Rivian: Performance and guidance are like ice and fire, can it survive the electric vehicle winter of the Trump era?

Rivian released its Q4 2024 financial report after the U.S. stock market closed on February 20, 2025. Here are the key points:
1) Q4 revenue significantly beat market expectations, mainly due to automotive business and software/service revenue exceeding expectations: Q4 total revenue was $1.7 billion, significantly higher than the market consensus expectation of $1.36 billion (a difference of $380 million). As the management had previously communicated regarding regulatory credits, Q4 would record $275 million in revenue (actual Q4 was $299 million), so the key to the outperformance still lies in automotive business revenue (which exceeded market expectations by $240 million) and software service revenue (which exceeded market expectations by $100 million).

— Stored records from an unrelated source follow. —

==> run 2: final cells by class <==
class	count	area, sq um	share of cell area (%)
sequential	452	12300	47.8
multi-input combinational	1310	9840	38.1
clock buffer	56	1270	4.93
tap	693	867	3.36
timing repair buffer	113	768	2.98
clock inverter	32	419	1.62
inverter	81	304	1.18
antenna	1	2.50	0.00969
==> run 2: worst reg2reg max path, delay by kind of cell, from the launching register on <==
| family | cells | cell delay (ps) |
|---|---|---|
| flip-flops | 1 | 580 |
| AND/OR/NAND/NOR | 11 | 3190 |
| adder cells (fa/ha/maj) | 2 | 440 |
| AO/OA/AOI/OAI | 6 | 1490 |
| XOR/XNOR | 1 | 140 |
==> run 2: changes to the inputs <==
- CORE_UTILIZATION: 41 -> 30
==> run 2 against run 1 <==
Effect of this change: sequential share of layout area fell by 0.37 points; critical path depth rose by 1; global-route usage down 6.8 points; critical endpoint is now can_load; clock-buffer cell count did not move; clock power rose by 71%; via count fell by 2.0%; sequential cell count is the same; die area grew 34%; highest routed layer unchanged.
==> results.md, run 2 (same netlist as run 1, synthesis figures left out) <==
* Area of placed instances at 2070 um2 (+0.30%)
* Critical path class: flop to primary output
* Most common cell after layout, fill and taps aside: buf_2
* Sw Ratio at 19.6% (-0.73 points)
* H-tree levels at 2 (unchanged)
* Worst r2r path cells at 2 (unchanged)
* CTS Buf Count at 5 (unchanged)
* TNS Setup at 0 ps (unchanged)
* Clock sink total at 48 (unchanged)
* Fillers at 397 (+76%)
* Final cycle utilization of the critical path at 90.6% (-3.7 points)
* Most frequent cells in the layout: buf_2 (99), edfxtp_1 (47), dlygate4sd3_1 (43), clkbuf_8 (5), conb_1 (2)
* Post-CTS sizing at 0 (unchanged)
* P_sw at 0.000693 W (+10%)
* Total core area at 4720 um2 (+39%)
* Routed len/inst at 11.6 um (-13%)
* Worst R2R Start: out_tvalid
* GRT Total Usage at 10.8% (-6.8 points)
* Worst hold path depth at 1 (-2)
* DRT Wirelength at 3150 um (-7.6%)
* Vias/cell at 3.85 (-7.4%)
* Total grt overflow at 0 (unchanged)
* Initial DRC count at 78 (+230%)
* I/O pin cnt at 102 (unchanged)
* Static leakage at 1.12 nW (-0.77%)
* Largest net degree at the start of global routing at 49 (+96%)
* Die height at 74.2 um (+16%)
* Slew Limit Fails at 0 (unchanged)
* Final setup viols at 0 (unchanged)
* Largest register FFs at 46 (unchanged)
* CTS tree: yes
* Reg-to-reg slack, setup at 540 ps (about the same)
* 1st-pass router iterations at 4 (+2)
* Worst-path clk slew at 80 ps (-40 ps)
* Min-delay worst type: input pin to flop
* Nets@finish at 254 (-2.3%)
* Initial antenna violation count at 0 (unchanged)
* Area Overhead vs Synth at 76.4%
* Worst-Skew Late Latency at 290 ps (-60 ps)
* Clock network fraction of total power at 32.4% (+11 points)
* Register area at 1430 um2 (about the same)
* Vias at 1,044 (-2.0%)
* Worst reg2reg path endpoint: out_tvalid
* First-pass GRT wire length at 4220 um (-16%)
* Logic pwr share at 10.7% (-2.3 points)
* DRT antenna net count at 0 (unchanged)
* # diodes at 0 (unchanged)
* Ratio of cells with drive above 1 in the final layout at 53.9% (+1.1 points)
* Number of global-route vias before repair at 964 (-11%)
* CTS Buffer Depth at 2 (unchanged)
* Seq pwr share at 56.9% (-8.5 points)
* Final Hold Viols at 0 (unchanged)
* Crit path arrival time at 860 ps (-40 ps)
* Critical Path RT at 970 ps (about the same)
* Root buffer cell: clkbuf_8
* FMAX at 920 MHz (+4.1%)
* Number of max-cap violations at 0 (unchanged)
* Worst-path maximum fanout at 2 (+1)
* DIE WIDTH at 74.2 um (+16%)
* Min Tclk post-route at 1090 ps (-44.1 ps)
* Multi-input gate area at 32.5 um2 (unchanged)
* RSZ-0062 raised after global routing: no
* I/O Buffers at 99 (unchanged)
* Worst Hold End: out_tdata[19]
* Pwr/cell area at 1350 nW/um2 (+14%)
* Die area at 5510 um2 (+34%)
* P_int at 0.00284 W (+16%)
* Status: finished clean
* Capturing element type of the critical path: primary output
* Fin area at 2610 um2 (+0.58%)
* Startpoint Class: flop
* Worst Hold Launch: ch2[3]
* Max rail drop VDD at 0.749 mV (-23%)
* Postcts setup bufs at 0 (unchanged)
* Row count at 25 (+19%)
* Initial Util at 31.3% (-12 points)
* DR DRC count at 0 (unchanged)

2) Q4 gross margin finally turned positive as expected: As the company repeatedly emphasized, the gross margin for this quarter successfully turned positive, even reaching 9.8%, which is 2.4% higher than the market consensus expectation, and improved by 54.7 percentage points compared to the previous quarter.
The significant leap was mainly due to the contribution from regulatory credits. Excluding the impact of regulatory credits, the gross margin for the automotive business this quarter was -15.5%. Although it still hasn't turned positive, it improved by 35 percentage points compared to the previous quarter, which is still a commendable improvement.

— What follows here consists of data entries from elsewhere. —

==> config.mk <==
export PLATFORM = sky130hd
export DESIGN_NAME = tssc_div_stage
export DESIGN_NICKNAME = d
export VERILOG_FILES = /design/src/rtl/tssc_pkg.sv /design/src/rtl/tssc_div_stage.sv
export SDC_FILE = /design/constraint.sdc
export NUM_CORES = 1
export LEC_CHECK = 0
export BUFFER_PORTS_ARGS = -buffer_cell sky130_fd_sc_hd__buf_2
export CAP_MARGIN = 10
export CORE_AREA = 2 2 103 105
export DETAILED_ROUTE_END_ITERATION = 12
export DIE_AREA = 0 0 105 107
export HOLD_SLACK_MARGIN = 0.03
export PLACE_DENSITY_LB_ADDON = 0.2
export RECOVER_POWER = 50
export SLEW_MARGIN = 5
export SYNTH_ARGS = -nofsm -noshare
export SYNTH_HDL_FRONTEND = slang
export SYNTH_SLANG_ARGS = --single-unit
==> constraint.sdc <==
create_clock -name clk -period 10.7 [get_ports clk]
set_input_delay 3.21 -clock clk [delete_from_list [all_inputs] [get_ports clk]]
set_output_delay 3.21 -clock clk [all_outputs]
set_load 0.005 [all_outputs]
==> src/rtl/tssc_pkg.sv <==
// ============================================================================
// tssc_pkg - shared types and constants for the threshold color select unit
// Holds the pipeline stage map, register indexes and the word layouts.
// ============================================================================
package tssc_pkg;

  // configuration register indexes
  localparam int CFG_IDX_W     = 2;
  localparam logic [CFG_IDX_W-1:0] REG_THRESHOLD = 2'd0;
  localparam logic [CFG_IDX_W-1:0] REG_FALLOFF   = 2'd1;

  // divider layout: 17 quotient bits, three restoring steps per stage
  localparam int QUO_W      = 17;
  localparam int DIV_STEP   = 3;
  localparam int DIV_STAGES = (QUO_W + DIV_STEP - 1) / DIV_STEP;

  // pipeline stage map
  localparam int ST_FRONT   = 0;
  localparam int ST_DIV0    = 1;
  localparam int ST_F1      = ST_DIV0 + DIV_STAGES;
  localparam int ST_F2      = ST_F1 + 1;
  localparam int ST_F3      = ST_F2 + 1;
  localparam int ST_F4      = ST_F3 + 1;
  localparam int ST_MUL     = ST_F4 + 1;
  localparam int ST_OUT     = ST_MUL + 1;
  localparam int NUM_STAGES = ST_OUT + 1;

  // fixed point constants
  localparam logic [16:0] ONE_Q16  = 17'h10000;
  localparam logic [15:0] HALF_Q16 = 16'h8000;

  // four channels, index 0 red, 1 green, 2 blue, 3 alpha
  typedef logic [3:0][15:0] color_t;

  // per word sideband that rides along every stage before the output register
  typedef struct packed {
    color_t     lo;
    color_t     hi;
    color_t     diff;
    logic [3:0] hi_ge;
    logic       blend;
    logic       pick_high;
  } side_t;

  // restoring divider state
  typedef struct packed {
    logic [15:0]      rem;
    logic [QUO_W-1:0] nlow;
    logic [15:0]      den;
    logic [QUO_W-1:0] quo;
  } div_t;

endpackage

==> src/rtl/tssc_div_stage.sv <==
// ============================================================================
// tssc_div_stage - one registered stage of the restoring divider
// Resolves NUM_BITS quotient bits from FIRST_BIT downward.
// ============================================================================
module tssc_div_stage #(
  parameter int FIRST_BIT = 16,
  parameter int NUM_BITS  = 3
) (
  input  logic            clk,
  input  logic            load,
  input  tssc_pkg::div_t  div_in,
  output tssc_pkg::div_t  div_out
);
  import tssc_pkg::*;

  div_t        div_r;
  div_t        div_nxt;
  logic [16:0] part;

  always_comb begin
    div_nxt = div_in;
    part    = '0;
    for (int j = 0; j < NUM_BITS; j++) begin
      part = {div_nxt.rem, div_nxt.nlow[FIRST_BIT-j]};
      if (part >= {1'b0, div_nxt.den}) begin
        part = part - {1'b0, div_nxt.den};
        div_nxt.quo[FIRST_BIT-j] = 1'b1;
      end
      div_nxt.rem = part[15:0];
    end
  end

  // payload only, no reset
  always_ff @(posedge clk) begin
    if (load) begin
      div_r <= div_nxt;
    end
  end

  assign div_out = div_r;

endmodule

=== Word level (Yosys, flattened, before mapping) ===
Index checks and enable logic that the tools add are counted.

* Word-level logic and storage cells: 16
* Bits of input ports: 68
* Flip-flop bits (word level): 66
* Output and inout port bits: 66

* Multiplexer cells: 3
* $add $sub $neg: 3
* Magnitude comparators: 3

{| class="wikitable"
|+ Operators by type and width
! kind !! number
|-
| 17-bit by 16-bit greater-or-equal comparator with 1-bit output || 3
|-
| 16-bit 2-to-1 mux || 3
|-
| 16-bit subtractor || 3
|}

=== Longest topological paths before layout ===
Gate-level depths: netlist of the first run.

* Depth after elaboration: 6
* Depth in mapped cells: 32
* Mapped depth without buffers: 29

=== Least setup slack after synthesis of the first run ===
OpenSTA, ideal clock, no wires.

* Path type: input to register
* Start point: input div_in[19] in the netlist's numbering
* End point: register div_r, in the netlist div_out[64], data pin
* Setup slack: 444 ps
* Arrival: 9,994 ps
* Stages on the path: 30
* Required time: 10,438 ps
* Cells stage by stage: inv_1 ha_1 o21ai_0 a21oi_1 o31ai_1 a31oi_2 nor3_1 clkbuf_1 nor2_1 a21oi_1 inv_1 ha_1 nor2b_1 o31a_1 o31a_1 o31a_1 a41oi_1 nand2_1 buf_2 mux2i_1 fa_1 a21o_1 a21oi_1 o21ai_0 a31oi_1 nor2_1 a2111oi_0 a21oi_1 xor2_1 mux2_1

{| class="wikitable"
|+ RTL lines
! what !! line !! RTL
|-
| from (decl) || tssc_div_stage.sv:11 || <nowiki>input tssc_pkg::div_t div_in,</nowiki>
|-
| to (signal assigned) || tssc_div_stage.sv:36 || <nowiki>div_r <= div_nxt;</nowiki>
|-
| to (decl) || tssc_div_stage.sv:16 || <nowiki>div_t div_r;</nowiki>
|}

==> results of run 1 <==
[critical path, delay by kind of cell]
kind	cells	cell delay (ns)
compound gates	11	2.23
buf+inv	4	0.90
fa+ha+maj	3	1.05
simple gates	9	1.54
mux	3	1.18
[power by group through the flow]
stage / clock network [mW] / logic (mW) / registers [mW]
after floorplan: 0 / 0.443 / 0.381
after global placement: 0 / 0.611 / 0.373
after detailed placement: 0 / 0.617 / 0.373
after CTS: 0.209 / 0.623 / 0.368
after global routing: 0.219 / 0.693 / 0.372
final: 0.202 / 0.624 / 0.368
[logic make-up after synthesis]
kind of cell | after synthesis | share of synthesized area, %
mux | 35 | 8.21
simple gates | 103 | 10.4
flops | 66 | 41.7
buf+inv | 37 | 3.11
compound gates | 118 | 16.1
fa+ha+maj | 51 | 13.9
xor+xnor | 36 | 6.64
[routing by layer]
metal	global-route usage, %	share of wire, %	vias to the layer above
met2	32.9	46	139
met3	3.40	5.6	16
met5	0	0	-
met1	26.5	47	1828
met4	8.00	1.8	0
li1	-	-	1948
[cells in the mapped netlist (4+ instances only)]
| cell | count | area (um2) |
|---|---|---|
| o31a_1 | 4 | 35.0 |
| nor2b_1 | 7 | 43.8 |
| clkbuf_1 | 4 | 15.0 |
| xnor2_1 | 26 | 228 |
| edfxtp_1 | 66 | 1980 |
| inv_1 | 31 | 116 |
| nand3_1 | 7 | 35.0 |
| nand2b_1 | 8 | 50.1 |
| o21a_1 | 5 | 37.5 |
| a211oi_1 | 4 | 30.0 |
| mux2_1 | 8 | 90.1 |
| nor2_1 | 26 | 97.6 |
| o21ai_0 | 28 | 140 |
| a21oi_1 | 35 | 175 |
| nand4_1 | 6 | 37.5 |
| o21bai_1 | 6 | 45.0 |
| a21o_1 | 11 | 82.6 |
| a31oi_1 | 6 | 37.5 |
| o31ai_1 | 4 | 30.0 |
| nor3_1 | 7 | 35.0 |
| ha_1 | 48 | 601 |
| xor2_1 | 10 | 87.6 |
| mux2_2 | 24 | 270 |
| nand2_1 | 30 | 113 |
[worst max path at each step]
stage / start / endpoint / slack (ns) / depth (start not counted)
floorplan: div_in[19] / div_out[64]$_DFFE_PP_ / 0.44 / 30
global placement: div_in[18] / div_out[64]$_DFFE_PP_ / 0.46 / 30
detailed placement: div_in[18] / div_out[51]$_DFFE_PP_ / 0.42 / 30
CTS: div_in[18] / div_out[51]$_DFFE_PP_ / 0.72 / 30
global route: div_in[18] / div_out[51]$_DFFE_PP_ / 0.09 / 30
finish: div_in[18] / div_out[53]$_DFFE_PP_ / 0.65 / 30
[final cells by class]
cell class / count / area share [%]
Clock buffer: 9 / 2.14
Clock inverter: 7 / 1.19
Inverter: 31 / 2.01
Multi-Input combinational cell: 343 / 45.4
Sequential cell: 66 / 34.2
Tap cell: 136 / 2.94
Timing Repair Buffer: 140 / 12.1
==> key figures, run 1 <==
Outcome
  – Result of the run: complete, but fails checks
  – Violated checks: capacitance limit, slew limit

Critical path
  – Data arrival time of the critical path: 10.14 ns
  – Slowest cell delay on critical path: 0.41 ns
  – Largest driver fanout on the critical path: 23
  – Required time of the critical path: 10.80 ns
  – Crit-path slowest cell: mux2i_1
  – Category of the worst setup path capture point: flip-flop
  – Most repeated library cell on the critical path: ha_1
  – Crit path kind: in2reg
  – Startpoint Class: input port

CTS
  – Clock Sink Count: 66
  – Post-CTS Setup Inserts: 0
  – CTS max path bufs: 2
  – TritonCTS clock tree: done
  – Root cell of the clock tree: clkbuf_8
  – Post-cts repair resize count: 0
  – # hold bufs at CTS: 0
  – CTS HTree Levels: 3
  – Clock transition at the registers of the reported paths: 0.07 ns
  – Number of CTS-inserted buffers: 9

Final layout
  – Largest register FFs: 66
  – Commonest cells after routing, fill and taps aside: buf_2, edfxtp_1, ha_1
  – Antenna diodes: 0
  – Most common cell after layout, fill and taps aside: buf_2
  – Layout fillers: 907
  – Final core utilization: 57.4%
  – Fraction of layout cells with a size suffix above 1: 29.7%
  – Layout area overhead: 21.9%
  – Non-filler cells, final: 732
  – Multi-input logic area: 0.00263 mm2
  – Sequential cell area: 0.00198 mm2
  – Post-route design area: 0.00579 mm2
  – Nets@finish: 710

STA
  – Fmax: 99.5 MHz
  – Number of endpoints failing setup at the final stage: 0
  – Final worst slack: 0.653 ns
  – Accumulated negative setup slack: 0 ns
  – Post-layout min period: 10.05 ns
  – Slew Limit Headroom: -126%
  – Crit share post-route: 93.9%
  – Hold Vio Cnt, Final: 0
  – Worst hold slack across all endpoints: 3.04 ns
  – Final Max Slew Viols: 67
  – Slew @ Worst Pin: 3.38 ns
  – RSZ-0062 raised after global routing: false

Power
  – Net Sw Frac: 35.6%
  – Flop pwr share: 30.8%
  – Part of the total power dissipated in combinational logic: 52.2%
  – Maximum vdd ir drop: 0.0708 mV
  – Cell Int Power: 0.770 mW
  – Switching power total: 0.425 mW
  – Static Leak: 2.52 nW
  – Power Density: 206 mW/mm2
  – Part of the total power dissipated in the clock network: 16.9%
  – Design Power: 1.19 mW

Floorplan
  – Placeable core region: 0.0101 mm2
  – Horizontal extent of the die: 105 um
  – Die Span Y: 107 um
  – Placement row count: 37
  – Initial cell density of the core: 47.1%
  – Top Ports: 134
  – Die Area: 0.0112 mm2

Route
  – First DRT Iteration DRCs: 179
  – Antenna viol nets, final: 0
  – Per-cell via count in the routed design: 5.37
  – Detailed-routing iteration count for the pre-antenna-repair pass: 4
  – Average wire per standard cell: 15.5 um
  – Post-route DRC: 0
  – Vias after detailed routing: 3931
  – WL final: 11300 um

Place
  – # port buffers: 133
  – Placer's final routability congestion estimate: 0.889
  – Pre-CTS worst setup slack: 0.420 ns
  – Area after DPL: 0.00561 mm2
  – Placed Cells incl. Taps: 716
  – Half-perimeter wire length of the detailed placement result: 9160 um

Global routing
  – Vias in the first global route: 3828
  – First-pass GRT wire length: 17800 um
  – Global-route total usage across every layer: 20.1%
  – GR Overflow Total: 0
  – Pin count of the biggest net entering global routing: 67
  – Initial antenna violation count: 0

Synthesis
  – Synthesized area: 0.00475 mm2
  – Async set-or-reset flop fraction in the synthesized netlist: 0%
  – Predominant post-synthesis flop cell: edfxtp_1
  – Register bit count reported by yosys: 66
  – Number of warnings issued by yosys: 0
  – Cells after Synth: 446
  – Distinct cell type count after synthesis: 48
  – Sequential area share after synthesis: 41.7%
  – Number of synthesized flops with an enable pin: 66
  – Post-synthesis area per instance: 10.7 um2
  – Net count after synthesis: 565

Min path
  – Hold Path Depth: 1
  – Worst Hold Path EP: div_out[1]$_DFFE_PP_
  – Hold Crit Start: div_in[1]
  – Hold WC Path Type: in2reg

Job
  – MaxCap Viol Count: 1
No activity file was read; power rests on OpenSTA's default activity.
==> run 2, diff against run 1 <==
--- a/config.mk
+++ b/config.mk
@@ -11,7 +11,7 @@
 export DETAILED_ROUTE_END_ITERATION = 12
 export DIE_AREA = 0 0 105 107
 export HOLD_SLACK_MARGIN = 0.03
-export PLACE_DENSITY_LB_ADDON = 0.2
+export PLACE_DENSITY = 0.85
 export RECOVER_POWER = 50
 export SLEW_MARGIN = 5
 export SYNTH_ARGS = -nofsm -noshare
==> run 2 against run 1 <==
  * Routed wire length increased by 7.5%
  * Core utilization up 0.062 points
  * Non-clock buffer count decreased by 2
  * Critical path type unchanged
  * Flip-flop and latch count is the same
  * Critical path depth fell by 2
  * Highest routed layer unchanged
  * Sequential share of layout area is essentially flat
  * Largest cell class unchanged
  * Critical endpoint is now div_out[64]$_DFFE_PP_
  * Hold slack improved by 0.0050 ns
  * The run still ends with capacitance limit, slew limit left
  * Final area grew 0.11%
  * Global-route usage is 1.5 points higher
  * Cell count down 0.27%
  * First-iteration DRC count grew 45%
  * Die area unchanged
==> key figures, run 2 (synthesized netlist as in run 1, its figures left out) <==
Floorplan
  – Horizontal extent of the die: 105 um
  – Placeable core region: 0.0101 mm2
  – Die Span Y: 107 um
  – Initial cell density of the core: 47.1%
  – Die Area: 0.0112 mm2
  – Top Ports: 134
  – Placement row count: 37

Final layout
  – Most common cell after layout, fill and taps aside: buf_2
  – Layout area overhead: 22.0%
  – Nets@finish: 708
  – Commonest cells after routing, fill and taps aside: buf_2, edfxtp_1, ha_1
  – Fraction of layout cells with a size suffix above 1: 30.0%
  – Non-filler cells, final: 730
  – Antenna diodes: 0
  – Largest register FFs: 66

Route
  – Average wire per standard cell: 16.7 um
  – Detailed-routing iteration count for the pre-antenna-repair pass: 4
  – WL final: 12200 um
  – Per-cell via count in the routed design: 5.56
  – Vias after detailed routing: 4056
  – Post-route DRC: 0
  – Antenna viol nets, final: 0
  – First DRT Iteration DRCs: 259

Place
  – # port buffers: 133
  – Placer's final routability congestion estimate: 0.909
  – Half-perimeter wire length of the detailed placement result: 9880 um
  – Placed Cells incl. Taps: 714

Critical path
  – Combined buffer and inverter count along the critical path: 4
  – Data arrival time of the critical path: 10.24 ns
  – Crit path kind: in2reg
  – Worst setup path start: div_in[25]
  – Crit-path slowest cell: fa_1
  – Startpoint Class: input port
  – Largest driver fanout on the critical path: 23
  – Cell family contributing the most delay on the critical path: compound AO/OA/AOI/OAI gates
  – Category of the worst setup path capture point: flip-flop
  – Slowest cell delay on critical path: 0.47 ns
  – Required time of the critical path: 10.79 ns

STA
  – RSZ-0062 raised after global routing: false
  – Final Max Slew Viols: 67
  – Post-layout min period: 10.15 ns
  – Crit share post-route: 94.8%
  – Fmax: 98.5 MHz
  – Slew Limit Headroom: -129%
  – Hold Vio Cnt, Final: 0
  – Worst hold slack across all endpoints: 3.04 ns
  – Slew @ Worst Pin: 3.43 ns
  – Accumulated negative setup slack: 0 ns
  – Number of endpoints failing setup at the final stage: 0

CTS
  – CTS max path bufs: 2
  – Clock Sink Count: 66
  – CTS HTree Levels: 3
  – TritonCTS clock tree: done
  – Clock transition at the registers of the reported paths: 0.07 ns
  – Post-CTS Setup Inserts: 0
  – Root cell of the clock tree: clkbuf_8
  – Number of CTS-inserted buffers: 9
  – Post-cts repair resize count: 0
  – # hold bufs at CTS: 0

Global routing
  – Vias in the first global route: 4007
  – First-pass GRT wire length: 19000 um
  – Global-route total usage across every layer: 21.5%
  – Initial antenna violation count: 0
  – Pin count of the biggest net entering global routing: 67
  – GR Overflow Total: 0

Power
  – Static Leak: 2.52 nW
  – Power Density: 208 mW/mm2
  – Maximum vdd ir drop: 0.105 mV

Outcome
  – Result of the run: complete, but fails checks
  – Violated checks: capacitance limit, slew limit

Min path
  – Hold Crit Start: div_in[42]
  – Hold WC Path Type: in2reg

Job
  – MaxCap Viol Count: 1
-- run 2: worst paths after layout --
check | to | slack [ns] | cells past startpoint
max | div_out[64]$_DFFE_PP_ | 0.55 | 28
min | div_out[42]$_DFFE_PP_ | 3.04 | 1
-- run 2: layout make-up --
cell class              instances  area, um2
clock buffers                  10        128
inverters                      31        116
repair buffers                138        703
multi-input cells             343       2640
flip-flops and latches         66       1980
clock inverters                 6       57.6
fillers                       892       4300
well taps                     136        170
-- run 2: where the power goes --
part	switching, mW	internal (mW)	total (mW)
sequential	0.0126	0.359	0.371
combinational	0.332	0.308	0.640
clock	0.0909	0.106	0.196
-- run 2: stage by stage --
stage	power, mW	util [%]	setup slack, ns	instance area [um2]
2_1_floorplan	0.825	-	0.444	4750
3_3_place_gp	0.977	55.6	0.429	5610
3_5_place_dp	1.01	55.6	0.0198	5610
4_1_cts	1.21	57.4	0.383	5800
5_1_grt	1.29	57.4	0.0279	5800
6_report	1.21	57.4	0.553	5800
-- run 2: metal layers --
| layer | part of all wire, % | vias to the layer above | global-route usage [%] |
|---|---|---|---|
| met4 | 2.4 | 0 | 8.29 |
| li1 | - | 1952 | - |
| met3 | 7.6 | 21 | 5.41 |
| met5 | 0 | - | 0 |
| met2 | 50 | 173 | 38.4 |
| met1 | 40 | 1910 | 24.9 |
==> run 3, diff against run 2 <==
--- a/config.mk
+++ b/config.mk
@@ -5,7 +5,7 @@
 export SDC_FILE = /design/constraint.sdc
 export NUM_CORES = 1
 export LEC_CHECK = 0
-export BUFFER_PORTS_ARGS = -buffer_cell sky130_fd_sc_hd__buf_2
+export BUFFER_PORTS_ARGS = -buffer_cell sky130_fd_sc_hd__clkbuf_2
 export CAP_MARGIN = 10
 export CORE_AREA = 2 2 103 105
 export DETAILED_ROUTE_END_ITERATION = 12
==> run 3 against run 2 <==
  * The run still ends with capacitance limit, slew limit left
  * Routed wire length is 0.62% higher
  * Global-route usage grew 0.33 points
  * Power increased by 1.1%
  * Sequential share of layout area is essentially flat
  * Non-clock buffer count up 2
  * Via count grew 1.1%
  * Clock-buffer cell count fell by 1
  * Fmax is 1.3% higher
  * Final area is essentially flat
  * Setup slack improved by 0.13 ns
  * Largest cell class unchanged
  * Highest routed layer unchanged
==> key figures, run 3 (synthesized netlist as in run 1, its figures left out) <==
Outcome
  – Result of the run: complete, but fails checks
  – Violated checks: capacitance limit, slew limit

CTS
  – Post-CTS Setup Inserts: 0
  – Root cell of the clock tree: clkbuf_8
  – Clock Sink Count: 66
  – # hold bufs at CTS: 0
  – CTS max path bufs: 2
  – Number of CTS-inserted buffers: 9
  – Clock transition at the registers of the reported paths: 0.07 ns
  – CTS HTree Levels: 3
  – TritonCTS clock tree: done
  – Post-cts repair resize count: 0

Final layout
  – Commonest cells after routing, fill and taps aside: clkbuf_2, edfxtp_1, ha_1
  – Final core utilization: 57.4%
  – Multi-input logic area: 0.00263 mm2
  – Antenna diodes: 0
  – Layout fillers: 862
  – Sequential cell area: 0.00198 mm2
  – Largest register FFs: 66
  – Most common cell after layout, fill and taps aside: clkbuf_2
  – Nets@finish: 710
  – Layout area overhead: 21.9%
  – Fraction of layout cells with a size suffix above 1: 28.4%

Min path
  – Hold Path Depth: 1
  – Hold Crit Start: div_in[42]
  – Hold WC Path Type: in2reg
  – Worst Hold Path EP: div_out[42]$_DFFE_PP_

Global routing
  – Initial antenna violation count: 0
  – Pin count of the biggest net entering global routing: 67
  – First-pass GRT wire length: 19400 um
  – Global-route total usage across every layer: 21.9%
  – Vias in the first global route: 4173
  – GR Overflow Total: 0

Place
  – Half-perimeter wire length of the detailed placement result: 9860 um
  – # port buffers: 133
  – Placer's final routability congestion estimate: 0.876

Route
  – Post-route DRC: 0
  – Detailed-routing iteration count for the pre-antenna-repair pass: 5
  – Vias after detailed routing: 4099
  – Per-cell via count in the routed design: 5.60
  – Antenna viol nets, final: 0
  – Average wire per standard cell: 16.7 um
  – WL final: 12200 um
  – First DRT Iteration DRCs: 207

Power
  – Static Leak: 2.52 nW
  – Part of the total power dissipated in the clock network: 16.8%
  – Power Density: 211 mW/mm2
  – Part of the total power dissipated in combinational logic: 52.7%
  – Cell Int Power: 0.776 mW
  – Maximum vdd ir drop: 0.0963 mV
  – Flop pwr share: 30.5%
  – Switching power total: 0.445 mW
  – Net Sw Frac: 36.5%

Floorplan
  – Die Span Y: 107 um
  – Placeable core region: 0.0101 mm2
  – Top Ports: 134
  – Placement row count: 37
  – Horizontal extent of the die: 105 um
  – Initial cell density of the core: 47.1%
  – Die Area: 0.0112 mm2

STA
  – Slew @ Worst Pin: 3.47 ns
  – Crit share post-route: 93.6%
  – Accumulated negative setup slack: 0 ns
  – Number of endpoints failing setup at the final stage: 0
  – Hold Vio Cnt, Final: 0
  – Slew Limit Headroom: -131%
  – Final Max Slew Viols: 67
  – Fmax: 99.8 MHz
  – Post-layout min period: 10.02 ns
  – RSZ-0062 raised after global routing: false

Critical path
  – Combined buffer and inverter count along the critical path: 4
  – Crit path kind: in2reg
  – Cell count along the critical path: 28
  – Largest driver fanout on the critical path: 23
  – Startpoint Class: input port
  – Slowest cell delay on critical path: 0.40 ns
  – Category of the worst setup path capture point: flip-flop
  – Data arrival time of the critical path: 10.11 ns
  – Crit-path slowest cell: ha_1
  – Cell family contributing the most delay on the critical path: compound AO/OA/AOI/OAI gates
  – Required time of the critical path: 10.79 ns

Job
  – MaxCap Viol Count: 1
-- run 3: changes by cell type in the layout (fill, tap and decap cells not counted), moves of 2 or more --
cell / before / now
buf_4: 3 / 5
clkbuf_1: 9 / 19
clkbuf_2: 0 / 114
buf_2: 126 / 1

3) However, from the perspective of unit economics, the material cost reduction for the second-generation R1 was not as expected and guided by the company: From Rivian's actual automotive business gross margin (also excluding regulatory credits, explained in detail below), the real automotive business gross margin for Q4 was -21.1%, which improved by 23 percentage points compared to the previous quarter, mainly due to the rebound in unit revenue.
However, in terms of unit costs, variable costs (essentially material costs) only decreased by less than $3,000 compared to the previous quarter. Reflecting on Rivian's previous emphasis on the R1 upgrade, which involved changing 50% of suppliers to significantly reduce BOM costs, the actual BOM cost reduction for the second-generation R1 was not as expected and guided by management.
4) The delivery guidance for 2025 is weak, implying soft demand: The delivery guidance for 2025 is only 46,000 to 51,000 units, lower than the market expectation of 55,000 units, and even lower than the actual delivery of 51,600 units in 2024, implying weak demand for the R1, with few orders on hand.
From the adjusted EBITDA guidance and capital expenditure guidance, both are expected to exceed market expectations, implying that cash flow consumption will be about $500 million higher than market expectations.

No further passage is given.